Amerykański indeks Russell 2000, skupiający spółki o małej kapitalizacji wzrósł od początku miesiąca o około 16 proc. Jeśli indeks utrzyma swój wynik na poziomie wyższym niż 15 proc. do końca listopada, będzie to jego największy miesięczny wzrost od 2011 r. i jednocześnie jeden z najlepszych okresów od 1984 r., czyli uruchomienia Russell 2000.

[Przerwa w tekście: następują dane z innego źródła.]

==> config.mk <==
export PLATFORM = sky130hd
export DESIGN_NAME = rccd_top
export DESIGN_NICKNAME = d
export VERILOG_FILES = /design/src/rtl/rccd_top.v
export VERILOG_INCLUDE_DIRS = /design/src /design/src/rtl
export SDC_FILE = /design/constraint.sdc
export NUM_CORES = 1
export LEC_CHECK = 0
export BUFFER_PORTS_ARGS = -buffer_cell sky130_fd_sc_hd__clkbuf_2
export CORE_MARGIN = 2
export CORE_UTILIZATION = 40
export CTS_CLUSTER_DIAMETER = 80
export DETAILED_ROUTE_END_ITERATION = 12
export PLACE_DENSITY = 0.73
export SLEW_MARGIN = 20
export SYNTH_ARGS = -nofsm -noshare
export SYNTH_HDL_FRONTEND = slang
export SYNTH_SLANG_ARGS = --single-unit
==> constraint.sdc <==
create_clock -name CORE_CLK_I -period 2.2 [get_ports CORE_CLK_I]
set_input_delay 0.44 -clock CORE_CLK_I [delete_from_list [all_inputs] [get_ports CORE_CLK_I]]
set_output_delay 0.44 -clock CORE_CLK_I [all_outputs]
set_load 0.005 [all_outputs]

W ostatnich tygodniach małe spółki zachowują się o wiele lepiej niż takie indeksy, jak S&P 500 czy Nasdaq. Wpływ na to ma koncentracja firm technologicznych w tych benchmarkach. Szczepionka może potencjalne osłabić ich wyniki, w większości korzystają one bowiem na pandemii i potrzebie utrzymania społecznego dystansu.
Informacja o wysokiej skuteczności szczepionek Pfizera i Moderny spowodowała, że inwestorzy pozbywali się akcji takich firm jak Zoom, Netflix, Amazon czy Facebook.
Z kolei małe spółki działają w bardziej tradycyjnych biznesach, które w miarę wychodzenia z pandemicznego kryzysu powinny zyskiwać.
„Ruch na małych spółkach wynika z tego, że będą one ogromnymi beneficjentami gospodarki, która wróci do normalności w przyszłym roku – mówi Ryan Detrick, główny strateg rynkowy w LPL Financial.